A bird’s eye view

In the Aboriginal Dreamtime, the all-father of the Kulin people is known as Bunjil who, after having created the lands and the people, flew up with his wives and sons into the tharingbek (sky or heavens) to become the eagle star, Altair. In his earthly form he is the Eaglehawk, commonly known as the wedge-tailed eagle.

It was 38 degrees the other day when I went outside and sat in the shade of a tree in our back paddock for quite some time. On hot days at this time of the year, you can sometimes share the shade with a profusion of butterflies.

For those into Hobbit/Lord of the Rings movies, I had a bit of a Gandalf experience as I watched the erratic flight of a butterfly, which morphed into the more ordered flight of a wedge-tailed eagle high in the tharingbek.

Where we live, there is a pair of wedge-tails, so I patiently waited for the other one, which eventually appeared higher still. Both were enjoying the warm updrafts. The lower one gradually dropped down in circular flight patterns. I’m sure it must have seen me. But I sat very still all the same.

It’s a stirring experience to watch a wedge-tail soar lower and lower and closer, until you can see its pivoting head and ever searching eyes. It was so hot all the other species of birds were nowhere to be seen. Normally the magpies would be squawking and carrying on and heading up one by one in tag teams to hassle and send them on their way.

A couple of days later, I attended my home congregation in Warrandyte. The rest of my family had other things to do, so I went by myself.

‘Reorientation’ formed part of the theme of the service of worship and at one point, we sang Joachim Neander’s ‘Praise to the Lord, the Almighty, the King of creation’, where the second verse goes:

“Praise to the Lord who in all things is wondrously reigning
and, as on wings of an eagle, uplifting, sustaining:
have you not seen all that is needed has been
sent by his gracious ordaining?”

As I drove home along the back roads, I found myself humming the hymn and pondering the recent events in the life of our Uniting Church.

I reflected on the various desires that have been expressed to me, all of which I continue to respect and know and feel for. And I longed to be lifted up high above it all and see like the eagle. Where is our leadership?

I have heard it said from time to time. And I have reminded myself that it’s about relationship and interaction among individuals and councils of the church. It’s only there that our vision as a body of believers can be clarified.

It’s in the councils of the Church that goals can prayerfully be determined and the ways of achieving them be chosen.
In our church, leadership takes place in councils.

But it’s one thing to set goals, make plans and decisions – and another thing altogether to see that they are carried out; that is a function of management, which I know only too well. Managers focus on appropriate structure, strategy, procedure, or systems within an organisational structure.

Leadership without management gets nowhere; management without leadership does not know where to go.

Here lies the rub. Leadership is concerned with the things that are worth doing. Management is concerned with getting things done, getting them done well, efficiently and effectively.

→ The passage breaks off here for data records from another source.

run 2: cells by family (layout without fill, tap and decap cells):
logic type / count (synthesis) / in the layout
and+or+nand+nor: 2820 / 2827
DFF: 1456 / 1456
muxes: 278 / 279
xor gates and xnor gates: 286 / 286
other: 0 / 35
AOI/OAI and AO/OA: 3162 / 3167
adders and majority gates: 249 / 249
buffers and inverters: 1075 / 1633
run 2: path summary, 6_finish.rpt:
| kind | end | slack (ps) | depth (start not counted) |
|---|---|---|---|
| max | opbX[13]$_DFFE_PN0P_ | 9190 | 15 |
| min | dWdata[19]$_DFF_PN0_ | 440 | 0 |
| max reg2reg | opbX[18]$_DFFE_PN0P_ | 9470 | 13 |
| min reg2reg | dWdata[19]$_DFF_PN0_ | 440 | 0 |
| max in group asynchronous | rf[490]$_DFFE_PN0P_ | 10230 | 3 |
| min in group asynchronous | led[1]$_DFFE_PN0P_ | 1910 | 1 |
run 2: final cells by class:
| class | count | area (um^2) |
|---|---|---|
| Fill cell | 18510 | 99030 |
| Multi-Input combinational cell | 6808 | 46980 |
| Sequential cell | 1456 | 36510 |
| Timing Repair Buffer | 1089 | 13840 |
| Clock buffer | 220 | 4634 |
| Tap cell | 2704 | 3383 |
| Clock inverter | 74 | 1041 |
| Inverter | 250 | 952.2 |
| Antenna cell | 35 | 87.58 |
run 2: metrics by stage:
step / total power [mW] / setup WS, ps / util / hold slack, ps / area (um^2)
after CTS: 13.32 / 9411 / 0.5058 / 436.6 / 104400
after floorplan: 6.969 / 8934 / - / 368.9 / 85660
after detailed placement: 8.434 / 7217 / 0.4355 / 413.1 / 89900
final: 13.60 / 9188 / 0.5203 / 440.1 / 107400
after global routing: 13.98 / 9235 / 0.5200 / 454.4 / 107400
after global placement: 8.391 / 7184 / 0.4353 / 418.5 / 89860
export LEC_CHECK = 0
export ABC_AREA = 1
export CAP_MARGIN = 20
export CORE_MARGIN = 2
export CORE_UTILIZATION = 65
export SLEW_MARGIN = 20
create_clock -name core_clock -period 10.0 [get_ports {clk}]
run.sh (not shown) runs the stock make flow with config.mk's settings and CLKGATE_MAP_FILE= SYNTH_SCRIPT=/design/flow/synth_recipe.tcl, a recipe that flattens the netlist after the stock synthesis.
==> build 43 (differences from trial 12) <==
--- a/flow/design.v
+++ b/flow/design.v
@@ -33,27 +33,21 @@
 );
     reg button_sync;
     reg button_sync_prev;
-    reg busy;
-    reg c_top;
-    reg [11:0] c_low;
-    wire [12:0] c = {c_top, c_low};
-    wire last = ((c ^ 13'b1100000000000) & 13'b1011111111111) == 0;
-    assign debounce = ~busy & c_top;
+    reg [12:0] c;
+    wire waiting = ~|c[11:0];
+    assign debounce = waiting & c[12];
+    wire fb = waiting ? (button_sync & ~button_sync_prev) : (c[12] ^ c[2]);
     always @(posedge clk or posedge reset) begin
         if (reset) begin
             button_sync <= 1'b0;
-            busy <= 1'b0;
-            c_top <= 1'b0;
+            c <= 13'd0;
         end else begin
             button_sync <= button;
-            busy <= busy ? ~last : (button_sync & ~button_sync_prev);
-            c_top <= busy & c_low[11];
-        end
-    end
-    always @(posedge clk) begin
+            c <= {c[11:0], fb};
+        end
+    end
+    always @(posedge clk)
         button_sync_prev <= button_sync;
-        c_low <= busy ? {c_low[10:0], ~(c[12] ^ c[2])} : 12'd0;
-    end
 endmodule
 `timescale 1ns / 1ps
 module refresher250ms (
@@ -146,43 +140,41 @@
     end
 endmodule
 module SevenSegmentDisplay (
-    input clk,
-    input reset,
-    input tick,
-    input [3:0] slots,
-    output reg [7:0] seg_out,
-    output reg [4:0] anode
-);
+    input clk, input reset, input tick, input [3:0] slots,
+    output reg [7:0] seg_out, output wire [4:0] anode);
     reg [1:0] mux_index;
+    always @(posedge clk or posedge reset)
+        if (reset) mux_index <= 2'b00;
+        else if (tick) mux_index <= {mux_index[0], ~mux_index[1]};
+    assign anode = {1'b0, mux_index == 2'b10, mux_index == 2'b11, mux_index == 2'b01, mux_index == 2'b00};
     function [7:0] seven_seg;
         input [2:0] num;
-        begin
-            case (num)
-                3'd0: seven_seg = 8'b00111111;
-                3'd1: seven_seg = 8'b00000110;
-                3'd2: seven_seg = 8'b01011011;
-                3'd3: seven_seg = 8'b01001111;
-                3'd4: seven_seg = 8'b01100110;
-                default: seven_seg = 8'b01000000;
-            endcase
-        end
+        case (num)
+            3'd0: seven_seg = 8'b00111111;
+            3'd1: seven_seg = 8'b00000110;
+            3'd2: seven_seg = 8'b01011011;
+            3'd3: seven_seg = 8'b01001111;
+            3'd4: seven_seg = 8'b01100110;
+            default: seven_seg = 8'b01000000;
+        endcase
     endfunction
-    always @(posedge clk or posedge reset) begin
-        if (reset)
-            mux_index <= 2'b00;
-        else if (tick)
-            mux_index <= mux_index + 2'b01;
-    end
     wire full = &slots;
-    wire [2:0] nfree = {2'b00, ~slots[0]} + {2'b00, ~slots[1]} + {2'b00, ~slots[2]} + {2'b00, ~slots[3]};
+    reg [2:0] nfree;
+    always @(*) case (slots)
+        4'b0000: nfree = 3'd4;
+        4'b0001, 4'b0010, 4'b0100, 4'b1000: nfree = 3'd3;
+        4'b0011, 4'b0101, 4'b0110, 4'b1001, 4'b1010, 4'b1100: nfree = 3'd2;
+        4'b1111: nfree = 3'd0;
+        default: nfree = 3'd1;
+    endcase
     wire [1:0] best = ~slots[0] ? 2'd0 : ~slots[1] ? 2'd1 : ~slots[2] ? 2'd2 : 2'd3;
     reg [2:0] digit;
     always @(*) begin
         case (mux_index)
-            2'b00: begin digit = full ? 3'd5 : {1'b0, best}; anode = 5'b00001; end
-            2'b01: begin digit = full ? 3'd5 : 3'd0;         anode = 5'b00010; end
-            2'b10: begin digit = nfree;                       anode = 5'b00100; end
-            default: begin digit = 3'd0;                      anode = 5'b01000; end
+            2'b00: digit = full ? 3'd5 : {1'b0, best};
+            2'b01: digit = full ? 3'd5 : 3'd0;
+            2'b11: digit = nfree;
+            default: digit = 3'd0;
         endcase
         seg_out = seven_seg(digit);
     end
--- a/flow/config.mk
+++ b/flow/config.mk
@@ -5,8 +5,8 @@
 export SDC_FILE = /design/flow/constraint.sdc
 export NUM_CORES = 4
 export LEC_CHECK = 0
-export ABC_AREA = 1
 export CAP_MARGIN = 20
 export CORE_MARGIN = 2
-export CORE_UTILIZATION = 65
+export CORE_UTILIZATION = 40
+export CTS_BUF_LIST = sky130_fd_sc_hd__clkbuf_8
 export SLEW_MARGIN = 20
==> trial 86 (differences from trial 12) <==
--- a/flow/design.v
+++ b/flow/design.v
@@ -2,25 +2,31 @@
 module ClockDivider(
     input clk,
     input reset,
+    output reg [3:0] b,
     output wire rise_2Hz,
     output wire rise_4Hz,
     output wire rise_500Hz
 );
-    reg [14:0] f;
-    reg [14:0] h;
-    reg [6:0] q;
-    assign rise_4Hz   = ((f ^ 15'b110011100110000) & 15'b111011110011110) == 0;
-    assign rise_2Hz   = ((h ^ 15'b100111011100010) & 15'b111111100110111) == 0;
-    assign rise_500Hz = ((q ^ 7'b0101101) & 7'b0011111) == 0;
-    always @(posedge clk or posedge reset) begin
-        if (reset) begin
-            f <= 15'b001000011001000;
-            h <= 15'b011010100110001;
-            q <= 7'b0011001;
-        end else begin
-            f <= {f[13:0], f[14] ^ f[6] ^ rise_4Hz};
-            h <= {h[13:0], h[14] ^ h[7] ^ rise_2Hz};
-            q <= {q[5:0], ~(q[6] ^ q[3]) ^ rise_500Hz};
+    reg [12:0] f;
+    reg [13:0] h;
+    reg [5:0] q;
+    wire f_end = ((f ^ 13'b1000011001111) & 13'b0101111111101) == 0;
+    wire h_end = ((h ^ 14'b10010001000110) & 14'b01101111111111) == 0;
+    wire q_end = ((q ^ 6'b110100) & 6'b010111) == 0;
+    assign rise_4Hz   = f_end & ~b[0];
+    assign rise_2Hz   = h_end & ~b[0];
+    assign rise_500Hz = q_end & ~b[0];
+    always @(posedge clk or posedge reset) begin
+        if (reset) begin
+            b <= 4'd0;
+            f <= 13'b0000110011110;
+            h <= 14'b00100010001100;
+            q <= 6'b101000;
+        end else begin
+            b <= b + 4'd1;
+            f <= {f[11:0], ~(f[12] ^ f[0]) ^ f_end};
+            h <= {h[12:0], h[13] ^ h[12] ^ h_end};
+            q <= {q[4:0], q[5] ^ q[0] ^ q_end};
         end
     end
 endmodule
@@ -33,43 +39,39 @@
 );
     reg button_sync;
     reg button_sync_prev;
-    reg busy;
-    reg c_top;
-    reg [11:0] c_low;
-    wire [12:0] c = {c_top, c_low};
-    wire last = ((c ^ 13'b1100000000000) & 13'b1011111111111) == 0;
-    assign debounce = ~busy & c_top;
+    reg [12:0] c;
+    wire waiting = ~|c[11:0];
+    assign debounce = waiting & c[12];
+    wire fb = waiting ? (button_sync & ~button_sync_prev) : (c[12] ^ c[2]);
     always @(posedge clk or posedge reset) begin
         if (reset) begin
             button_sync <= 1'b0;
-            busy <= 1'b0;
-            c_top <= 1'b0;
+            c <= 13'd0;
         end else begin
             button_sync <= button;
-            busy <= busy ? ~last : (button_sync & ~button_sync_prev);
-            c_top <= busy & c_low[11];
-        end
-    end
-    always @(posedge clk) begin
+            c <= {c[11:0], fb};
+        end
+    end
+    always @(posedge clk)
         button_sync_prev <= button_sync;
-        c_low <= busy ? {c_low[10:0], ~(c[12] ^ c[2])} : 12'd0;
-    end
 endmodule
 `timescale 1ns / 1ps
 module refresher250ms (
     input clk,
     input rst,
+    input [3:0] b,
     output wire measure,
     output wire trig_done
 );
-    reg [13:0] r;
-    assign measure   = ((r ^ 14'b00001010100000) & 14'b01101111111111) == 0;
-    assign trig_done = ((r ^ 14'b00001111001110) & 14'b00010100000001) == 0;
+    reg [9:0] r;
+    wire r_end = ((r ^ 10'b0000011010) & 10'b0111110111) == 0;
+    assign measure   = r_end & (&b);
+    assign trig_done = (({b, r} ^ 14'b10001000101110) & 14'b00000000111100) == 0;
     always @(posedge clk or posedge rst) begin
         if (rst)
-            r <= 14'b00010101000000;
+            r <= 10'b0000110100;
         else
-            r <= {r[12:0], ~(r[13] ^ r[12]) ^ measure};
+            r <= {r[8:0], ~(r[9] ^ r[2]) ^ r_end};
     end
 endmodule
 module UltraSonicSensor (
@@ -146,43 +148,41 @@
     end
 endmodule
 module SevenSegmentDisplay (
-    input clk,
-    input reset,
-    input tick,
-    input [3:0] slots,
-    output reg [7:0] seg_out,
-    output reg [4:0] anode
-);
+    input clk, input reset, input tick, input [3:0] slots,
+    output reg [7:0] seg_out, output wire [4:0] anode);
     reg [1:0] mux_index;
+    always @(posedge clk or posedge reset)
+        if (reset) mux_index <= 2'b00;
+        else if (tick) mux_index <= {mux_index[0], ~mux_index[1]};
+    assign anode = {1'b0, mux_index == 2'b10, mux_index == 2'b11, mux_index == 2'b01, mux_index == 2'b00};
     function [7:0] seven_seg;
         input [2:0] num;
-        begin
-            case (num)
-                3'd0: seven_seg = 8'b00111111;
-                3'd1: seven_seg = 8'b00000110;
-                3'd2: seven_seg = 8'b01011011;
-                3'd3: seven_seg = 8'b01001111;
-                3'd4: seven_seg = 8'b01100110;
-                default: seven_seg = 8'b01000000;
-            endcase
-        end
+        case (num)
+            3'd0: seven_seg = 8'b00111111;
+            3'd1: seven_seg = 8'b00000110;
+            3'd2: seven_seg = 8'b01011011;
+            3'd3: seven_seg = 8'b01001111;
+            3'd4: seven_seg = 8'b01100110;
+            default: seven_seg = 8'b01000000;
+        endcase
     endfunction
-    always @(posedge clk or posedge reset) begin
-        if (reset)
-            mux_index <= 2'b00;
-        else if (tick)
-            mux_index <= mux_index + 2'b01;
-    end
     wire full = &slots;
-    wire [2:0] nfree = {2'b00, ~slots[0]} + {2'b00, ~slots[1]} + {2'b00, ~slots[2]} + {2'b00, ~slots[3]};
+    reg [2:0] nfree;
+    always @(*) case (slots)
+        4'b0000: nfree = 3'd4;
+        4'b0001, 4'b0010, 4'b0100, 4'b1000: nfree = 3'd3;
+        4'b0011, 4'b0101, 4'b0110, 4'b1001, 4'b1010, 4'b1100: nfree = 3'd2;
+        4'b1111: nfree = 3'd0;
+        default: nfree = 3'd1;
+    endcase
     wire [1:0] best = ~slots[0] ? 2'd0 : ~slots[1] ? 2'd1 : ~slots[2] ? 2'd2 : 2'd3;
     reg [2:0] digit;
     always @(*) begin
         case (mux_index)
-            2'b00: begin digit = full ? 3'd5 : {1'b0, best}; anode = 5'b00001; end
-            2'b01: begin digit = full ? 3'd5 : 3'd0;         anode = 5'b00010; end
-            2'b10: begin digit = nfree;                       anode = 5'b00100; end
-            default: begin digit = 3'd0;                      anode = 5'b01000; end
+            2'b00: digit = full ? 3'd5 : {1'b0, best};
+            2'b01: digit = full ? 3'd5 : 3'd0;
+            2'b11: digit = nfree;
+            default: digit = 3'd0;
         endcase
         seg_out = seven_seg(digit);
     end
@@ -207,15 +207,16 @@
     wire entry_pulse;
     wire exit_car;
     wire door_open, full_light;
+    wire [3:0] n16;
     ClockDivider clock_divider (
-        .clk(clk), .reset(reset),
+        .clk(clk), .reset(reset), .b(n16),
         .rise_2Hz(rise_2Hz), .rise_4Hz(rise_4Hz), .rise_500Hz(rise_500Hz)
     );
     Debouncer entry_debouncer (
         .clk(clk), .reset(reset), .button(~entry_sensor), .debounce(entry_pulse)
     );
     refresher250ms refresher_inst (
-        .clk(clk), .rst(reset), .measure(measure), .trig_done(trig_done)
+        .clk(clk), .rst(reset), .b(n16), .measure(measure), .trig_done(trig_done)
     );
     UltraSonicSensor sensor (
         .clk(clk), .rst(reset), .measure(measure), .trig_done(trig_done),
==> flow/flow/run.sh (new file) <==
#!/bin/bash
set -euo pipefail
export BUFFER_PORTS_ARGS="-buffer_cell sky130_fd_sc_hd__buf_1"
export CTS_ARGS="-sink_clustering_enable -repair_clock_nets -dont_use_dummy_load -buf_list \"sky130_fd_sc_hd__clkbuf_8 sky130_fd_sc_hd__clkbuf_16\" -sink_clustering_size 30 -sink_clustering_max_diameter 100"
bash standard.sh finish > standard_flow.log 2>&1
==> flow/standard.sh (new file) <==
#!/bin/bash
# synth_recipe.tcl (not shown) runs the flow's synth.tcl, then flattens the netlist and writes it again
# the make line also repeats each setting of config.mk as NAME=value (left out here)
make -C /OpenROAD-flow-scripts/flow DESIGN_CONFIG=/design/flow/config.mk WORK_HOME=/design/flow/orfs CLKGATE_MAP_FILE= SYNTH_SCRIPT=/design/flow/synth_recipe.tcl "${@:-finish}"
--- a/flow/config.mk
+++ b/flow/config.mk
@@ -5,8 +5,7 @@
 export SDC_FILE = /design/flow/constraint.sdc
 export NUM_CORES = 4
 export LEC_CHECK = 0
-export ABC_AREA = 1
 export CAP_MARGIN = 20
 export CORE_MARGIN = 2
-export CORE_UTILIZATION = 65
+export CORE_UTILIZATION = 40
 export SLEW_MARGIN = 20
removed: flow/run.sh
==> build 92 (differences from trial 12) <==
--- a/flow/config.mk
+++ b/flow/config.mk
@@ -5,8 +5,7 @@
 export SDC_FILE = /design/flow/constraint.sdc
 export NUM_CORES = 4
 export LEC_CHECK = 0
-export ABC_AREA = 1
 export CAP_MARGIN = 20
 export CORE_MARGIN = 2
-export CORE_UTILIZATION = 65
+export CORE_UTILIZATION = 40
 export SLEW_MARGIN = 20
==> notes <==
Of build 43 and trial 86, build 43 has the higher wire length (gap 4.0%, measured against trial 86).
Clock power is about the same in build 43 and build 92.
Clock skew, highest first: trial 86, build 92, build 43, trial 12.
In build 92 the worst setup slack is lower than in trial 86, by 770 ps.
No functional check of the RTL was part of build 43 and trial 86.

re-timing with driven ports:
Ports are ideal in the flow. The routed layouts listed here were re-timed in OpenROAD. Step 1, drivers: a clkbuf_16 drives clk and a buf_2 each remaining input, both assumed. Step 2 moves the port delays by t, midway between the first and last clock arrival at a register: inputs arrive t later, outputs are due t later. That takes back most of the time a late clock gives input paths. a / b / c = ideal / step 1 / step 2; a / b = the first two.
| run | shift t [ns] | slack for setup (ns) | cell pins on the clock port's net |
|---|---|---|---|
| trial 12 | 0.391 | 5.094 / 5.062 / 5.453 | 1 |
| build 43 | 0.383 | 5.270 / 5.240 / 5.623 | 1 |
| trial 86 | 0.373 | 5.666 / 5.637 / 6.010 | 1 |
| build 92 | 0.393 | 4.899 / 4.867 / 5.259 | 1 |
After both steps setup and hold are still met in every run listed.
What follows belongs to an exercise in optimizing a design on an open flow for small area; a production flow would make more cautious choices. RTL that was checked went through simulation tests only; none was proved equivalent to the original. Only the layout flow was run in run 1; the RTL was not checked for function there. The flow treats the clock pin as an ideal source, which a real chip does not have. Power is estimated from default activity; no workload was simulated.

==> design/flow/flow/clkbuf.tcl <==
# Clock buffering in place of the H-tree: split the register clock pins into
# CLK_COLS x CLK_ROWS groups of equal size by position, drive each group from
# one CLKLEAF_CELL buffer at the group's centre, and drive those buffers from
# one CLKROOT_CELL buffer on the clock port. The clock net then has a single
# sink, so clock_tree_synthesis leaves it alone. The two cells may both be
# inverters, which gives the registers the clock's own polarity.
set block [ord::get_db_block]
set clknet [$block findNet clk]
set leafm [[ord::get_db] findMaster $::env(CLKLEAF_CELL)]
set rootm [[ord::get_db] findMaster $::env(CLKROOT_CELL)]
# input and output pin names of a one-input cell (buffer or inverter)
proc clk_pins {m} {
  set in ""; set out ""
  foreach t [$m getMTerms] {
    if {[$t getSigType] ne "SIGNAL"} continue
    if {[$t getIoType] eq "INPUT"} { set in [$t getName] } elseif {[$t getIoType] eq "OUTPUT"} { set out [$t getName] }
  }
  return [list $in $out]
}
lassign [clk_pins $leafm] leaf_in leaf_out
lassign [clk_pins $rootm] root_in root_out
set cols $::env(CLK_COLS)
set rows $::env(CLK_ROWS)
set pins {}
foreach it [$clknet getITerms] {
  set bb [[$it getInst] getBBox]
  lappend pins [list $it [expr {([$bb xMin] + [$bb xMax]) / 2}] [expr {([$bb yMin] + [$bb yMax]) / 2}]]
}
set n [llength $pins]
set groups {}
set byx [lsort -integer -index 1 $pins]
for {set c 0} {$c < $cols} {incr c} {
  set slice [lrange $byx [expr {$c * $n / $cols}] [expr {($c + 1) * $n / $cols - 1}]]
  set m [llength $slice]
  set byy [lsort -integer -index 2 $slice]
  for {set r 0} {$r < $rows} {incr r} {
    lappend groups [lrange $byy [expr {$r * $m / $rows}] [expr {($r + 1) * $m / $rows - 1}]]
  }
}
set root [odb::dbInst_create $block $rootm clkbuf_root]
set rnet [odb::dbNet_create $block clknet_root]
$rnet setSigType CLOCK
[$root findITerm $root_in] connect $clknet
[$root findITerm $root_out] connect $rnet
set ax 0; set ay 0; set k 0; set sizes {}
foreach g $groups {
  set sx 0; set sy 0
  foreach p $g { incr sx [lindex $p 1]; incr sy [lindex $p 2] }
  set gx [expr {$sx / [llength $g]}]; set gy [expr {$sy / [llength $g]}]
  incr ax $gx; incr ay $gy
  set inst [odb::dbInst_create $block $leafm clkbuf_leaf_$k]
  set net [odb::dbNet_create $block clknet_leaf_$k]
  $net setSigType CLOCK
  [$inst findITerm $leaf_in] connect $rnet
  [$inst findITerm $leaf_out] connect $net
  $inst setLocation [expr {$gx - [$leafm getWidth] / 2}] [expr {$gy - [$leafm getHeight] / 2}]
  $inst setPlacementStatus PLACED
  foreach p $g {
    set it [lindex $p 0]
    $it disconnect
    $it connect $net
  }
  lappend sizes [llength $g]
  incr k
}
$root setLocation [expr {$ax / $k - [$rootm getWidth] / 2}] [expr {$ay / $k - [$rootm getHeight] / 2}]
$root setPlacementStatus PLACED
puts "clkbuf: $n clock pins in groups of $sizes"
==> design/flow/flow/downsize.tcl <==
# Synthesis sizes some gates for speed it does not need. Give every
# combinational cell the smallest-area drive strength of its kind; the
# timing repairs that follow size up whatever the layout needs.
set n 0
foreach inst [get_cells *] {
  set m [get_property $inst ref_name]
  if {![regexp {^(sky130_fd_sc_hd__[a-z0-9]+)_([0-9]+)$} $m -> base drive]} continue
  if {[regexp {__(df|edf|sdf|dl|conb|tap|fill|decap)} $base]} continue
  set best $m
  set best_area [get_property [get_lib_cells */$m] area]
  foreach d {0 1 2} {
    set c [get_lib_cells -quiet */${base}_$d]
    if {$c eq ""} continue
    if {[get_property $c dont_use]} continue
    set a [get_property $c area]
    if {$a < $best_area - 1e-6} { set best ${base}_$d; set best_area $a }
  }
  if {$best ne $m} {
    replace_cell $inst [get_lib_cells */$best]
    incr n
  }
}
puts "downsize: replaced $n cells"
==> design/flow/flow/post_cts.tcl <==
# After CTS: clock buffers to inverters, then area recovery (which ends with
# detailed placement).
source [file join [file dirname [info script]] clkinv.tcl]
source [file join [file dirname [info script]] shrink.tcl]
Context: an optimization exercise on an open-source flow, tuned for small area. The choices shown serve that exercise and are no tape-out recipe.
In this exercise RTL edits were held to simulation tests only and were not proved equivalent to the original.

==> flow/design.v (excerpt) <==
module convolutional_layer_1 (
  input signed [7:0] in,
  input clk, en,
  output signed [191:0] out
);
Settings: LEC_CHECK=0, CAP_MARGIN=20, CORE_MARGIN=2, CORE_UTILIZATION=55, CTS_BUF_LIST=sky130_fd_sc_hd__clkbuf_16, CTS_CLUSTER_DIAMETER=100, CTS_CLUSTER_SIZE=25, SLEW_MARGIN=20, SYNTH_HIERARCHICAL=1, SYNTH_MINIMUM_KEEP_SIZE=0; clock period 18.0 ns.
standard.sh (not shown) runs the stock make flow with config.mk's settings and CLKGATE_MAP_FILE= SYNTH_SCRIPT=/design/flow/synth_recipe.tcl, a recipe that flattens the netlist after the stock synthesis.
==> flow/flow/run.sh <==
#!/bin/bash
# Standard synthesis, then the standard layout with small port buffers.
set -e
bash standard.sh synth > synth.log 2>&1
bash standard.sh BUFFER_PORTS_ARGS="-buffer_cell sky130_fd_sc_hd__buf_1" finish > layout.log 2>&1
Change:
- CTS_CLUSTER_DIAMETER: 100 -> 60
- CTS_CLUSTER_SIZE: 25 -> 35
Worst setup slack gains 20 ps.
Final area came out higher by 1.7%.
Routed wire length hardly moves.
Count of clock-buffer cells in the layout goes up by 20.
Die area stays the same.
Final cell count came out higher by 1.2%.
Via count came out higher by 0.72%.
Critical path depth is unchanged.
Register-to-register slack is worse by 40 ps.


Starting RTL as in the previous note.
// convolutional_layer_1
module convolutional_layer_1 (
  input signed [7:0] in,
  input clk, en,
  output signed [191:0] out
);
==> flow/config.mk <==
export PLATFORM = sky130hd
export DESIGN_NAME = convolutional_layer_1
export DESIGN_NICKNAME = convolutional_layer_1
export VERILOG_FILES = /design/flow/design.v
export SDC_FILE = /design/flow/constraint.sdc
export NUM_CORES = 8
export LEC_CHECK = 0
export CAP_MARGIN = 20
export CORE_MARGIN = 2
export CORE_UTILIZATION = 55
export CTS_BUF_LIST = sky130_fd_sc_hd__clkbuf_16
export CTS_CLUSTER_DIAMETER = 70
export CTS_CLUSTER_SIZE = 30
export SLEW_MARGIN = 20
export SYNTH_HIERARCHICAL = 1
export SYNTH_MINIMUM_KEEP_SIZE = 0
==> flow/constraint.sdc <==
create_clock -name core_clock -period 18.0 [get_ports {clk}]
set_input_delay 3.6000 -clock core_clock [delete_from_list [all_inputs] [get_ports {clk}]]
set_output_delay 3.6000 -clock core_clock [all_outputs]
set_load 0.01 [all_outputs]
Scripts as last shown in full above: flow/flow/run.sh
The baseline passed the timing, DRC and antenna checks.
Change:
Settings changed: CTS_BUF_LIST sky130_fd_sc_hd__clkbuf_16 to sky130_fd_sc_hd__clkbuf_8, CTS_CLUSTER_DIAMETER 70 to 80, CTS_CLUSTER_SIZE 30 to 16.
The changed run completed with no timing, DRC or antenna violations.
Fmax hardly moves.
Routed wire length is lower by 2.0%.
Clock skew drops by 0.023 ns.
Design area goes down by 1.3%.
Change:
Settings changed: CTS_BUF_LIST sky130_fd_sc_hd__clkbuf_8 to sky130_fd_sc_hd__clkbuf_16, CTS_CLUSTER_DIAMETER 80 to 150, CTS_CLUSTER_SIZE 16 to 25.
Register-to-register slack improves by 0.05 ns.
Wire length rose by about 2%.
Non-clock buffer count went up by 1.
First-iteration DRC count increases by about 10%.
Hold slack gains 0.021 ns.
Change:
==> flow/flow/run.sh (replaced) <==
#!/bin/bash
# Standard synthesis, then the standard layout with small port buffers.
set -e
bash standard.sh synth > synth.log 2>&1
bash standard.sh BUFFER_PORTS_ARGS="-buffer_cell sky130_fd_sc_hd__buf_1" GPL_KEEP_OVERFLOW=0 finish > layout.log 2>&1
Settings changed: CTS_CLUSTER_DIAMETER 150 to 100.
After rerunning: Worst hold slack improved by 0.018 ns; design area is higher by about 0.5%; routed wire length barely changes; sequential cell count does not change; via count is lower by about 0.8%; die area stays the same; first-iteration DRC count is lower by 9.2%; critical path depth does not change; register-to-register slack got worse by 0.08 ns.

Management is doing things right; leadership is doing the right things.

So what are the right things?

This is such a crucial time in the life of the Uniting Church. 2014 will be a pivotal time for this synod as it embarks on its strategic review. There will be a Synod meeting in September and many councils of the church will meet beforehand.

Now is the time for each of us to do some prayerful preparation.

And when the full Synod meets, the equality of each and every council of the church must be recognised as ecclesia.

No council has more ‘power’ than another. That kind of power can produce estrangement.

The power we all have is our relationship with God and with each other. It’s our capacity to influence and be influenced. In short, interdependence.

Eagles function inter-dependently. They use their binocular vision to advantage, enabling them to find food from a greater distance. Their eyes are equipped with bony rings that can squeeze and elongate the eyeball for much greater peripheral vision. Peripheral vision is of course what is seen off to the side when looking straight ahead.

At first the finer detail is missed until the head is turned in the appropriate direction.